Juergen Teller’s Iconic Portrait of Joan Didion Broke New Ground

The portrait of Didion, shot for Céline in 2015, cut through the chaos and reframed what a fashion campaign could stand for.

The bright flashbulb of Juergen Teller’s lens is hard to miss. That harsh light has defined almost two decades of image-making, bouncing off the faces of countless models, celebrities and, of course, himself. Teller made his name in the fashion industry, shooting campaigns for Marc Jacobs, Louis Vuitton, Missoni and countless other luxury brands, with his provocative perspective on what it means to work between art and commerce. He has exhibited his work in exhibitions around the world, including one particularly absurdist show that featured only images of plates, in reference to the meaning of German-born Teller’s surname in his native language. One of his most talked-about images of recent years was not from his personal oeuvre, but a portrait of the writer Joan Didion, shot for the Céline campaign in 2015. 

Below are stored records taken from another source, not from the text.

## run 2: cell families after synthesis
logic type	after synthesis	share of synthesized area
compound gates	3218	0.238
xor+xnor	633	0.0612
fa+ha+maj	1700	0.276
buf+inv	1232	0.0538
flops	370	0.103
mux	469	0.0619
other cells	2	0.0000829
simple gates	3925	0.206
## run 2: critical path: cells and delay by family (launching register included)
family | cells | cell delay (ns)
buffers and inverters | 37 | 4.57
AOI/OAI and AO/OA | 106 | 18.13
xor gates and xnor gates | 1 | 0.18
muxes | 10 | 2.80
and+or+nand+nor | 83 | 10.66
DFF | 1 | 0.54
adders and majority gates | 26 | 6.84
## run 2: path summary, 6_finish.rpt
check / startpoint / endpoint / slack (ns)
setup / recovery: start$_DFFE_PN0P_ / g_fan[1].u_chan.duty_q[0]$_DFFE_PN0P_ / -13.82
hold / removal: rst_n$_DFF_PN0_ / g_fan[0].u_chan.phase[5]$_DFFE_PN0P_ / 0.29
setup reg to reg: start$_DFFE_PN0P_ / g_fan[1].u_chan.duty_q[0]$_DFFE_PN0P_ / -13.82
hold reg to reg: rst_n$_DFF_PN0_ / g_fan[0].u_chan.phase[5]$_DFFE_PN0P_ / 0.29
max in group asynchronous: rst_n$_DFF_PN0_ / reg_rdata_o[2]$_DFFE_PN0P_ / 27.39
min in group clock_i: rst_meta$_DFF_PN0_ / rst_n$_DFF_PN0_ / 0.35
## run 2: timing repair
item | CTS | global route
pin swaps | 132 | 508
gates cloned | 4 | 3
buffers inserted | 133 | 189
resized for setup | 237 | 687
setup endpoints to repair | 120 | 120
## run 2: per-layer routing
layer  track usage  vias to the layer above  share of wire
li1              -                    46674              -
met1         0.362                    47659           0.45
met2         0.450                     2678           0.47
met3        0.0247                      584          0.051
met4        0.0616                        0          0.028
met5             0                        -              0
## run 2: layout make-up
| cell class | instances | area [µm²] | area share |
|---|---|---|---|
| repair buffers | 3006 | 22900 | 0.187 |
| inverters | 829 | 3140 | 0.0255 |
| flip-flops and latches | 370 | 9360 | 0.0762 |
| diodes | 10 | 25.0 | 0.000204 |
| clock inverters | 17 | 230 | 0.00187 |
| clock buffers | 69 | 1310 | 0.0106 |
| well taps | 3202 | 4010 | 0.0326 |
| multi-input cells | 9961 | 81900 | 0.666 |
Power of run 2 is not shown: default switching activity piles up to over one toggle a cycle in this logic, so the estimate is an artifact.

It’s almost impossible to talk about Los Angeles without circling back to Didion, whose languorous, incisive influence on everything from the swimming pool to the Black Panther Party to Sharon Tate continues to shape how we look back upon the specificities of the California counter-cultural movement of the late 1960s. Quentin Tarantino’s 2019 film, Once Upon a Time in Hollywood, owes a serious debt to Didion’s iconic 1971 essay The White Album, which chronicled the crash from the hazy hedonism of the 1960s to the bleak realities of the subsequent decade. She shaped the autobiographical literary essay into a form that still influences scores of writers today, and has never shied away from difficult subjects (both personal and political), including the death of her daughter and husband within just two years of each other in the early 2000s. 

“Teller’s photograph of Didion conveys his longstanding belief in the fullness of a portrait, one that extends beyond the boundaries of the image“

When Teller photographed her she was almost eighty years old, not a typical choice for Céline, but Phoebe Philo (the label’s designer at the time) and Teller himself are known for their unusual approach to the business of fashion. Philo notably has no social media, making her an outlier in an industry that often seems to be built half from money and half from Instagram followers. She brought to Céline an unsparing eye for detail, looser cuts and a flair for designs that heeded women’s desire not just for sexiness but for comfort and practicality. In doing so, she expanded the contemporary notion of what desire could mean, and welcomed a small army of well-to-do disciples. 

Meanwhile, ever since Teller’s early days in the business, he has questioned the relationship between photographer and subject, unravelling the power dynamic that is often left unspoken between the two. In Go-sees, his 1999 book of portraits, he snapped impromptu images of hopeful young models sent for test shoots at his West London studio. In place of the usual glamorized shots expected for a model’s portfolio, he photographed them on his doorstep, with the immediate surroundings of his local area as much a feature as the girls themselves. Some strike poses, others hover awkwardly by the curb. This refusal to omit the clutter and the everyday interactions, that are more often left of in the pristine worlds of art and fashion, have made Teller remarkable for his directness and his honesty.

Teller’s photograph of Joan Didion conveys his longstanding belief in the fullness of a portrait, one that extends beyond the boundaries of the image. His photographs are never just photographs, whether they show him cavorting in the nude with Kim and Kanye or reveal Victoria Beckham’s legs protruding from an oversized bag. His portrait of Didion stands for her status as a writer who has presided over several decades of cultural chaos with calm precision. In an age when so many are obsessed with the new and the next, it was the ultimate power move for Céline to instead choose Didion, the original soothsayer and trend forecaster of our times.